PostPosted: Sat Jan 28, 2006 7:07 pm    Post subject: Reply with quote

Do we have an opinion on whether some solutions are more "elegant" than others? If so, I submit the following:

It is fairly easy to get to the following position. Along the way you have to identify a triplet <357> in block 5.

Code:

4 1  8    7  23 236   39 5 369
5 9  2    4   1  36    7 8  36
6 7  3    5   9   8    2 4   1

3 4  5  289  28   1   89 6   7
1 6 79   89   4  37  389 2   5
8 2 79    6  35 357    4 1  39

2 5  4    3   6   9    1 7   8
9 8  6    1   7   4    5 3   2
7 3  1   28 258  25    6 9   4


Now, there is a rectangle in rows 1 and 2, but it is not very useful. Here is the explanation:

"Squares R2C6, R2C9, R1C6 and R1C9 form a Type-4B Unique Rectangle on <36>. Because they share two rows, two columns, and two blocks, if they all had possibilities <36> then the puzzle would have two solutions; you could simply exchange the <3>s with the <6>s in the squares to get the other solution, and their common rows, columns and blocks would still contain one of each value. If you look carefully, you'll see that the only squares in row 1 that can contain <6> are the "roof" squares -- R1C6 and R1C9. Since one of these squares must be <6>, the only way to avoid the "deadly pattern" is if neither of them can contain <3>."
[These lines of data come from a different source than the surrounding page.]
Background: an optimization exercise with open tools, aiming at small area. Do not read the settings as production practice.
Function was checked by simulation only, so behaviour that the tests miss may differ from the original.
Power figures rest on the tool's default switching activity, not on a simulated workload.

==> flow/design.v <==
module counters
(
  input wire rst, clk, inc, hold,
  output wire [29:0] disp
);
reg [29:0] c;    
reg [29:0] d;
wire [29:0] n;
wire [8:0] i;
assign i[0] = inc;
localparam [8*5-1:0] LSB = {5'd26, 5'd22, 5'd19, 5'd15, 5'd12, 5'd8, 5'd4, 5'd0};
genvar k;
generate for (k = 0; k < 8; k = k + 1) begin : g
  localparam integer L = LSB[k*5 +: 5];
  if (k == 3 || k == 5) begin : six
    wire [2:0] b = c[L +: 3];
    wire a = i[k] & b[0];
    assign n[L]   = b[0] ^ i[k];
    assign n[L+1] = b[1] ^ (a & ~b[2]);
    assign n[L+2] = b[2] ^ (a & (b[2] | b[1]));
    assign i[k+1] = a & b[2];
  end else begin : ten
    wire [3:0] b = c[L +: 4];
    wire a = i[k] & b[0];
    assign n[L]   = b[0] ^ i[k];
    assign n[L+1] = b[1] ^ (a & ~b[3]);
    assign n[L+2] = b[2] ^ (a & b[1]);
    assign n[L+3] = b[3] ^ (a & (b[3] | (b[2] & b[1])));
    assign i[k+1] = a & b[3];
  end
end endgenerate
always @(posedge clk or posedge rst)
  if (rst) c <= 30'd0;
  else     c <= n;
always @(posedge clk)
  if (!hold) d <= c;
assign disp = d;
endmodule
module dcm
(
  input wire rst, clk,
  output wire tick_next, tick_500ms, tick_scan
);
reg [1:0] j;    
reg h;          
reg [4:0] q;    
reg [1:0] m;    
always @(posedge clk or posedge rst) begin
  if (rst) begin
    j <= 2'b00;
    h <= 1'b0;
    q <= 5'b11111;
    m <= 2'b00;
  end else begin
    j <= {j[0], ~j[1]};
    h <= h ^ (j[1] & ~j[0]);
    q <= {q[3:0], (q[4] ^ q[2]) | (q[3] & ~q[2] & q[0])};
    m <= {m[0], ~(m[0] | m[1])};
  end
end
assign tick_next  = ~j[1] & ~j[0];
assign tick_500ms = ~h & j[1] & ~j[0] & ~q[4] & q[3] & q[1] & q[0];
assign tick_scan  = m[1] & ~(j[1] ^ j[0]);
endmodule
module dspl_drv_NexysA7
(
  input clock, reset, tick, light,
  input [29:0] digits,
  output [7:0] an, dec_cat
);
  reg [2:0] s;
  reg [3:0] x;
  reg lit;
  wire [7:0] oh;
  genvar i;
  generate for (i = 0; i < 8; i = i + 1) begin : g_oh
    assign oh[i] = (s == i);
  end endgenerate
  wire [3:0] dig = ({4{oh[0]}} & digits[3:0])  | ({4{oh[1]}} & digits[7:4]) |
                   ({4{oh[2]}} & digits[11:8]) | ({4{oh[3]}} & {1'b0, digits[14:12]}) |
                   ({4{oh[4]}} & digits[18:15]) | ({4{oh[5]}} & {1'b0, digits[21:19]}) |
                   ({4{oh[6]}} & digits[25:22]) | ({4{oh[7]}} & digits[29:26]);
  always @(posedge clock or posedge reset) begin
    if (reset) begin
      s <= 3'd0;
      x <= 4'd0;
      lit <= 1'b0;
    end else if (tick) begin
      s <= s + 3'd1;
      x <= dig;
      lit <= light;
    end
  end
  generate for (i = 0; i < 8; i = i + 1) begin : g_an
    assign an[i] = ~(lit & oh[(i + 1) % 8]);
  end endgenerate
  wire sa = (~x[0] & ~x[1] & x[2]) | (x[0] & ~x[1] & ~x[2] & ~x[3]);
  wire sb = (x[0] & ~x[1] & x[2]) | (~x[0] & x[1] & x[2]);
  wire sc = ~x[0] & x[1] & ~x[2];
  wire sd = (~x[0] & ~x[1] & x[2]) | (x[0] & x[1] & x[2]) | (x[0] & ~x[1] & ~x[2] & ~x[3]);
  wire se = x[0] | (~x[1] & x[2]);
  wire sf = (x[1] & ~x[2]) | (x[0] & x[1]) | (x[0] & ~x[2] & ~x[3]);
  wire sg = (~x[1] & ~x[2] & ~x[3]) | (x[0] & x[1] & x[2]);
  assign dec_cat = {sa, sb, sc, sd, se, sf, sg, 1'b1};
endmodule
Much more useful is the loop comprising R1C5 <23>, R1C7 <39>, R4C7 <89>, and R4C5 <28>. The solution in these four cells is either
Code:

2  3
8  9

or

3  9
2  8

So, we can clear the remaining possibilities of <3> in R1, <9> in C7, <8> in R4, and <2> in C5>.

Now, every unsolved square has two possibilities, except R6C6 is <357>. This is a BUG, and R6C6 must be <3>, which solves the puzzle. Here is a fuller explanation:

" In a BUG pattern, in each row, column and block, each unsolved possibility appears exactly twice. Such a pattern either has 0 or 2 solutions, so it cannot be part of a valid Sudoku." In other words, R6C6 cannot be <57> if the puzzle has a single, unique solution.

If you don't like to assume the puzzle is unique, it is easily solved with forcing chains. For example, assume R6C6 is <7> and look at the implications in C9.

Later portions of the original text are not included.